Go through the following data and transcribe exactly the stretch of lines from the one holding "set_driving_cell -lib_cell sky130_fd_sc_hd__clkbuf_16" to the one holding "After both steps setup", both included.

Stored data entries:
*** Block opens ***
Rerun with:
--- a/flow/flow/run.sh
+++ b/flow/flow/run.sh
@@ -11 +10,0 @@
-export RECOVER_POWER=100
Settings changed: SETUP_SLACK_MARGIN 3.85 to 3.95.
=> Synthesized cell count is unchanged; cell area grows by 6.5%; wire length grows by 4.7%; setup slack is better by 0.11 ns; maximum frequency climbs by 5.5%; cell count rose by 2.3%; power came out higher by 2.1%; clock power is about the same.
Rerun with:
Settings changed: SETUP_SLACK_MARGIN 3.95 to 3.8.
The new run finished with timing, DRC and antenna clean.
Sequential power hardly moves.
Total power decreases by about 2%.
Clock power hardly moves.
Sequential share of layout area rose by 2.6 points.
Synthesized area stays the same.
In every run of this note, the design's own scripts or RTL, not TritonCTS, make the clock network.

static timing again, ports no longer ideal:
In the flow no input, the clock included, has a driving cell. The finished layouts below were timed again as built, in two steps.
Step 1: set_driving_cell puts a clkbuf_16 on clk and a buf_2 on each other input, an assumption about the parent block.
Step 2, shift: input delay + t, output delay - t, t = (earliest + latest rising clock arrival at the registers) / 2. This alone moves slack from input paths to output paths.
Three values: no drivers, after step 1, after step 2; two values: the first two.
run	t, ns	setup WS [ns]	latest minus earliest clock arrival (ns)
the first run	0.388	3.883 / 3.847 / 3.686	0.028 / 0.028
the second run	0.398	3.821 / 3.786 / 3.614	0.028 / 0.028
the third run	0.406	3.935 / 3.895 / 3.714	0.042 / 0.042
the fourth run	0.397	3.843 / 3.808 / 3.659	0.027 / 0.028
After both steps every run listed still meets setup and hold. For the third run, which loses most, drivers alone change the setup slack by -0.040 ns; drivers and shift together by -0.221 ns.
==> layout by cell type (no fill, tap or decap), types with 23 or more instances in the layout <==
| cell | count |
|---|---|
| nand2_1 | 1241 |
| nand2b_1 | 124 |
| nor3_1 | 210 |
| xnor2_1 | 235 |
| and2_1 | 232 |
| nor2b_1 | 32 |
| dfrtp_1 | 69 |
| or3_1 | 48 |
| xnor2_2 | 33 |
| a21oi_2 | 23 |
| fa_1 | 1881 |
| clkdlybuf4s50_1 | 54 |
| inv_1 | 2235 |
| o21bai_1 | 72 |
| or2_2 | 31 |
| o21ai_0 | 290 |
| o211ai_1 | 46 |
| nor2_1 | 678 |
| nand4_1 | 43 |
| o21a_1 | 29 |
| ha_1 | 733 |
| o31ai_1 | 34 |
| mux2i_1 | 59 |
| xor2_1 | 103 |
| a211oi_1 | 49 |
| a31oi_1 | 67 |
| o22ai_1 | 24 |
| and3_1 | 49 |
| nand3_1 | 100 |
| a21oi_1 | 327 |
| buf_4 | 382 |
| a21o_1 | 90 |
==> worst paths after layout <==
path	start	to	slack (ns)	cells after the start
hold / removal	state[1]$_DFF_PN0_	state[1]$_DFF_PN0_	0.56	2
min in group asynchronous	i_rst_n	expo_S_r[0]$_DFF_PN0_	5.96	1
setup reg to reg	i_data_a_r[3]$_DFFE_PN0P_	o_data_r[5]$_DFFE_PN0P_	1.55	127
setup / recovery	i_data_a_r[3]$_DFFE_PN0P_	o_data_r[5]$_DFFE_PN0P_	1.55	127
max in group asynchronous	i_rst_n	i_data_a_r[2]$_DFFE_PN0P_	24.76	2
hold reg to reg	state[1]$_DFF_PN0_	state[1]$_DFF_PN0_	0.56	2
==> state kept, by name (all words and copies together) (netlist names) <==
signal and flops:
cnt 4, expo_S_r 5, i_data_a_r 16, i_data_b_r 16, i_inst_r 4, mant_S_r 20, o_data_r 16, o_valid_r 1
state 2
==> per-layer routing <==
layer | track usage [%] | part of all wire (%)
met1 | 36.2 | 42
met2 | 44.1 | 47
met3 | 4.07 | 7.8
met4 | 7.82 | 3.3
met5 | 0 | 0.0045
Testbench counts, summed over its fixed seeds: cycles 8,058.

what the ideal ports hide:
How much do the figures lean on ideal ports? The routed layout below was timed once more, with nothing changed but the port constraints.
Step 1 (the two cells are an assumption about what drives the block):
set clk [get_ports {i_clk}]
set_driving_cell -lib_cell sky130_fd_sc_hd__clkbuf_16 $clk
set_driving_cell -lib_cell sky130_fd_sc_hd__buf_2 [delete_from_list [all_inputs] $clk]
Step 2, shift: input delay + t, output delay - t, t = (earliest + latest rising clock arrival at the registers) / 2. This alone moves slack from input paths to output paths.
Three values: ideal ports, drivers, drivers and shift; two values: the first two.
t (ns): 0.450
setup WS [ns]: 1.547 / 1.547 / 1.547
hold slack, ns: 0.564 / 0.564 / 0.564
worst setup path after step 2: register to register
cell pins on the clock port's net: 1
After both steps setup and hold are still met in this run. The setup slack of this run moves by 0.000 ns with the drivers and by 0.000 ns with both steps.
*** Block closes ***
*** Block opens ***
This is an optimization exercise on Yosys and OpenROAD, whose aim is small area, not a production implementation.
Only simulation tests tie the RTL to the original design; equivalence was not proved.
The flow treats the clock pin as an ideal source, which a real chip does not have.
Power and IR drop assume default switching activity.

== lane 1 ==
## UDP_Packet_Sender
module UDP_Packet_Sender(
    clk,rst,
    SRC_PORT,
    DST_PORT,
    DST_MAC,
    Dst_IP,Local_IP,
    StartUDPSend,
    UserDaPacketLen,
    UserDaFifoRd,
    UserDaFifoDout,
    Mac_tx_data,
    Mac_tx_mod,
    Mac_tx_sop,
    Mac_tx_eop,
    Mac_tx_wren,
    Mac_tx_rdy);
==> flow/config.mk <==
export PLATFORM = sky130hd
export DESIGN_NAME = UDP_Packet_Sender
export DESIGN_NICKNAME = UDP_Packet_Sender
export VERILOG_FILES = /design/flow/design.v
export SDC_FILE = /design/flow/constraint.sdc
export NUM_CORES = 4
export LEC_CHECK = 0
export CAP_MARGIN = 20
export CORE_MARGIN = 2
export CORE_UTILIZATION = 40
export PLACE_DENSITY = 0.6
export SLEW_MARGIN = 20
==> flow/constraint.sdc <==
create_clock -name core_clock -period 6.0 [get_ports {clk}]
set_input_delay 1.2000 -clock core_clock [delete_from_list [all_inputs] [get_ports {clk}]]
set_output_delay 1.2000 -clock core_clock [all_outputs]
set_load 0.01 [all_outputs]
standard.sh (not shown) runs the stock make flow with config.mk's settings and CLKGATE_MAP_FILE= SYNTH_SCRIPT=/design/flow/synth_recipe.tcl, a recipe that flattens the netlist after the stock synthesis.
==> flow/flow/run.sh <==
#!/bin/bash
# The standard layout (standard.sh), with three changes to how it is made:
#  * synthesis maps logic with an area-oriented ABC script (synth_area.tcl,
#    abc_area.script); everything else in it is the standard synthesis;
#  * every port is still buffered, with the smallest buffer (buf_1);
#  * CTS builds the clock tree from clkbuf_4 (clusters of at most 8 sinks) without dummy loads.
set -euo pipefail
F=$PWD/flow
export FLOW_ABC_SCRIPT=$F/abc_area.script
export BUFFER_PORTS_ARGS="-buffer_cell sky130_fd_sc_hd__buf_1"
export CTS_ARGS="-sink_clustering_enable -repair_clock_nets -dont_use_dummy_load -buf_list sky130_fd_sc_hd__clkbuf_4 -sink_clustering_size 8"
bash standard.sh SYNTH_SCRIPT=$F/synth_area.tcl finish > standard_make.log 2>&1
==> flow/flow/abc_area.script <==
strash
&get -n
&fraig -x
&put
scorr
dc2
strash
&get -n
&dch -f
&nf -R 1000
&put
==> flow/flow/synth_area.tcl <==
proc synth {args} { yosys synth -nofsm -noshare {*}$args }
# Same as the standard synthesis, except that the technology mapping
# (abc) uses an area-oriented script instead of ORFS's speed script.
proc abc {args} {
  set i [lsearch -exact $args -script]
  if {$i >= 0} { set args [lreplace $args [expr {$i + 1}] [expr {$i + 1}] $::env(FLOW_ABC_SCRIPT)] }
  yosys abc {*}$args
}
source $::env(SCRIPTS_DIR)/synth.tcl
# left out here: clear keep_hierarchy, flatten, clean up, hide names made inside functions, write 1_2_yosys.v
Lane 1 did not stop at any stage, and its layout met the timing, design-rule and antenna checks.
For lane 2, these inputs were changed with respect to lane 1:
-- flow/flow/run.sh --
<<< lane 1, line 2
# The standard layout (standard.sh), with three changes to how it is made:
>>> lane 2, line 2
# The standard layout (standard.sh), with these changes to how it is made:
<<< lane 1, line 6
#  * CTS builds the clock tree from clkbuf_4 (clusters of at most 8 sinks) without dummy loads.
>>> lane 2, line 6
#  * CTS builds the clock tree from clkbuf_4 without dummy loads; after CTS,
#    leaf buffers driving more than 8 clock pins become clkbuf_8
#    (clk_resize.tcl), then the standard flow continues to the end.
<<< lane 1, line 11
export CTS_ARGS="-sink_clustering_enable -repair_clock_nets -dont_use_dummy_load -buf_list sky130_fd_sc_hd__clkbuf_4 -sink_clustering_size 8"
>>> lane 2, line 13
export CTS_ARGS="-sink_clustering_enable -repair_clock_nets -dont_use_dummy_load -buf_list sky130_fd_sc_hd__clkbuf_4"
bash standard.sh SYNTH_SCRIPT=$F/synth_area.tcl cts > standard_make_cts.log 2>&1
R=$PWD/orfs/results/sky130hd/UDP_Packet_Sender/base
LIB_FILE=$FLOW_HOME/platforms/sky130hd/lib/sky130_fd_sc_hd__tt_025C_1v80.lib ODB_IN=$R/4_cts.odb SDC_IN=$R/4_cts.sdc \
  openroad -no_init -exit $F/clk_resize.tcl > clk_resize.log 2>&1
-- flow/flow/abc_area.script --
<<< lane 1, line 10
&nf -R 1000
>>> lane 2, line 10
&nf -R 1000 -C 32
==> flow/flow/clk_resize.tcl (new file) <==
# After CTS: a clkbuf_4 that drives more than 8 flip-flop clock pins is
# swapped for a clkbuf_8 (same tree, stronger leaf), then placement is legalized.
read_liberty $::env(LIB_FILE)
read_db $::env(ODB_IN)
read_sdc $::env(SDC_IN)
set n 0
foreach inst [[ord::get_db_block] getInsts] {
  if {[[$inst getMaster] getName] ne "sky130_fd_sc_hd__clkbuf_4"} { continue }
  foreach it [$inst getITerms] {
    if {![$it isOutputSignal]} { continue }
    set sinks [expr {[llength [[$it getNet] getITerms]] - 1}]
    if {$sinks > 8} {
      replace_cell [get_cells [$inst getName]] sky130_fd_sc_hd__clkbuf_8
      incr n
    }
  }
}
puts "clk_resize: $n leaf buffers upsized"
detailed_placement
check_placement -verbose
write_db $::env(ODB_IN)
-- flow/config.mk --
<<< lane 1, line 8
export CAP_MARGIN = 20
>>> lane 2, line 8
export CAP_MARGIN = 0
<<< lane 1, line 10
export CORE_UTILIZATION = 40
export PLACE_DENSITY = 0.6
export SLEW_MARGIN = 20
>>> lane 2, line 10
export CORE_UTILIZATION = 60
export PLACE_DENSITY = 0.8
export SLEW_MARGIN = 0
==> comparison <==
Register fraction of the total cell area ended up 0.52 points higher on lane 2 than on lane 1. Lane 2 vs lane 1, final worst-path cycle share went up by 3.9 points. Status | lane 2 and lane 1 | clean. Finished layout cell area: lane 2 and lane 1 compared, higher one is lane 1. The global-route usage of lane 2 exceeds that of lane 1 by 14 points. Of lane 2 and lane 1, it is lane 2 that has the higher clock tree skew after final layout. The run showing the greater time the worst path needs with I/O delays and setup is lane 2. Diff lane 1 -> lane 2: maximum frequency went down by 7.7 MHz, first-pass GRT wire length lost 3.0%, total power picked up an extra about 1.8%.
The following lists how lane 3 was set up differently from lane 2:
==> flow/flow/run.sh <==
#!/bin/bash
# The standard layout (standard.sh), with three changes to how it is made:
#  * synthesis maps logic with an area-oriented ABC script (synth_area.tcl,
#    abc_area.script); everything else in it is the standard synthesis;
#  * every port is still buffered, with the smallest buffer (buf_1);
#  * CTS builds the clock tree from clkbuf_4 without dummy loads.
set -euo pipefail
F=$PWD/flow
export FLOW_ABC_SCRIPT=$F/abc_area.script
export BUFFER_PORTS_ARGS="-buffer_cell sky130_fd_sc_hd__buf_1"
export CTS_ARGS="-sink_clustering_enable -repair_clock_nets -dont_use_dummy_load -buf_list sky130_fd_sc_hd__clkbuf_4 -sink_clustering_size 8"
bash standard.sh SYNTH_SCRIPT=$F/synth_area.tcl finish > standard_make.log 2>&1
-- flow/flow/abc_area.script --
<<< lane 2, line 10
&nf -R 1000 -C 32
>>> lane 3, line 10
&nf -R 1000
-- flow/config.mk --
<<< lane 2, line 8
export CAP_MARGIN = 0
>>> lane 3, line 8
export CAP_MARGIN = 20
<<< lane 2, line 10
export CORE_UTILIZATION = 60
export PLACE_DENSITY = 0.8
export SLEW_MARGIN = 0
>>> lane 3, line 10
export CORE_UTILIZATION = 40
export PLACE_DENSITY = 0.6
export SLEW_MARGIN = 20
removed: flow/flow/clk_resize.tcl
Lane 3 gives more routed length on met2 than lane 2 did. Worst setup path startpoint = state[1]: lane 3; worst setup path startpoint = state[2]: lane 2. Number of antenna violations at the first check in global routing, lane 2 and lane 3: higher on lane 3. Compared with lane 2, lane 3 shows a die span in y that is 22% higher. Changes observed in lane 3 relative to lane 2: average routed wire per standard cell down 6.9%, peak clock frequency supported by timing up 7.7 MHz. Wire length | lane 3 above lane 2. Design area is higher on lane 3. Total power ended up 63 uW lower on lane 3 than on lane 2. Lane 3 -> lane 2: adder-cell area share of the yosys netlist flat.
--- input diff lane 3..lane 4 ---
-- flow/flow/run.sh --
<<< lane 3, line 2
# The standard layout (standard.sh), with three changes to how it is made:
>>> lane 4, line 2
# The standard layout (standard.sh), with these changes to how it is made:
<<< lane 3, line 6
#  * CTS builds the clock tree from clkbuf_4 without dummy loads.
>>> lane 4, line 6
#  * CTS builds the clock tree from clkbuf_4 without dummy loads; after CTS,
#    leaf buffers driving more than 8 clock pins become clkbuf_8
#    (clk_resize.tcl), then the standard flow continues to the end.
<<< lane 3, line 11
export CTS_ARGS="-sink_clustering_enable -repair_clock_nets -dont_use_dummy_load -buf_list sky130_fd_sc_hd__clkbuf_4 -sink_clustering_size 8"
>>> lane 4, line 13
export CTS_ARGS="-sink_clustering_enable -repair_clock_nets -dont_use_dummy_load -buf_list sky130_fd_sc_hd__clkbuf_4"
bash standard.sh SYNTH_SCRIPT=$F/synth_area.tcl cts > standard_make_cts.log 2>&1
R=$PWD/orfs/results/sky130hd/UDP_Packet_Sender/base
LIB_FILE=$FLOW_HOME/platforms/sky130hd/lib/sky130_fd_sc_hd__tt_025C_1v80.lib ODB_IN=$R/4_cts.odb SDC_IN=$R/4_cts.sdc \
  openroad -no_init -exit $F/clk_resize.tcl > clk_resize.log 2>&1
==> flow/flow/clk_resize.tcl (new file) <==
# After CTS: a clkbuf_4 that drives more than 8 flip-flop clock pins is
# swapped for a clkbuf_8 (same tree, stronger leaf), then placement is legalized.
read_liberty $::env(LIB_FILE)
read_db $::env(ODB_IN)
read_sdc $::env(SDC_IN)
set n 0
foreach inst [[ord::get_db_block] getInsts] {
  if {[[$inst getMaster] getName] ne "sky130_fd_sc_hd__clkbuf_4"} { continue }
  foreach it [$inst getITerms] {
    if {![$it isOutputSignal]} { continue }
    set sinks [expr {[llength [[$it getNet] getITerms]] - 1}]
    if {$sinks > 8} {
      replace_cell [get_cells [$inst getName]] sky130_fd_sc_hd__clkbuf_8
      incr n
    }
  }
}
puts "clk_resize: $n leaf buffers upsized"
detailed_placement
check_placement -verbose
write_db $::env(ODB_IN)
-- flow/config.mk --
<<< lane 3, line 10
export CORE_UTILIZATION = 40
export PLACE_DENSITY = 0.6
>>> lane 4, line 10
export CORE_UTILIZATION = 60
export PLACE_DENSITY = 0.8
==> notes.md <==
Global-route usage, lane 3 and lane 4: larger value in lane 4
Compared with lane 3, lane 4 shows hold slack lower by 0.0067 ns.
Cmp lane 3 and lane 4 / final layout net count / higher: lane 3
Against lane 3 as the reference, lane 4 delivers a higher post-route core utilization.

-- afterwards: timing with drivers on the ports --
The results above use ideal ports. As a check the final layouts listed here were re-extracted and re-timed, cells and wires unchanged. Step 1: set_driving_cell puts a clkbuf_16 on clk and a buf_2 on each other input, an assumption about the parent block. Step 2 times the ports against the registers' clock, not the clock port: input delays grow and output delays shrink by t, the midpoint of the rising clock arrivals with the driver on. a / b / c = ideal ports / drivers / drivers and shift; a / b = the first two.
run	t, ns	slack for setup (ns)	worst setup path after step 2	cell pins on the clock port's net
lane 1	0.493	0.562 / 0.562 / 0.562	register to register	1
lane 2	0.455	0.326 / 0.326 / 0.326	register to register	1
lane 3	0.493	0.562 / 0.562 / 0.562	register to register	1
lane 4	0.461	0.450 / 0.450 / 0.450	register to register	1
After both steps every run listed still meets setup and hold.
*** Block closes ***
> [TASK OUTPUT]
set_driving_cell -lib_cell sky130_fd_sc_hd__clkbuf_16 $clk
set_driving_cell -lib_cell sky130_fd_sc_hd__buf_2 [delete_from_list [all_inputs] $clk]
Step 2, shift: input delay + t, output delay - t, t = (earliest + latest rising clock arrival at the registers) / 2. This alone moves slack from input paths to output paths.
Three values: ideal ports, drivers, drivers and shift; two values: the first two.
t (ns): 0.450
setup WS [ns]: 1.547 / 1.547 / 1.547
hold slack, ns: 0.564 / 0.564 / 0.564
worst setup path after step 2: register to register
cell pins on the clock port's net: 1
After both steps setup and hold are still met in this run. The setup slack of this run moves by 0.000 ns with the drivers and by 0.000 ns with both steps.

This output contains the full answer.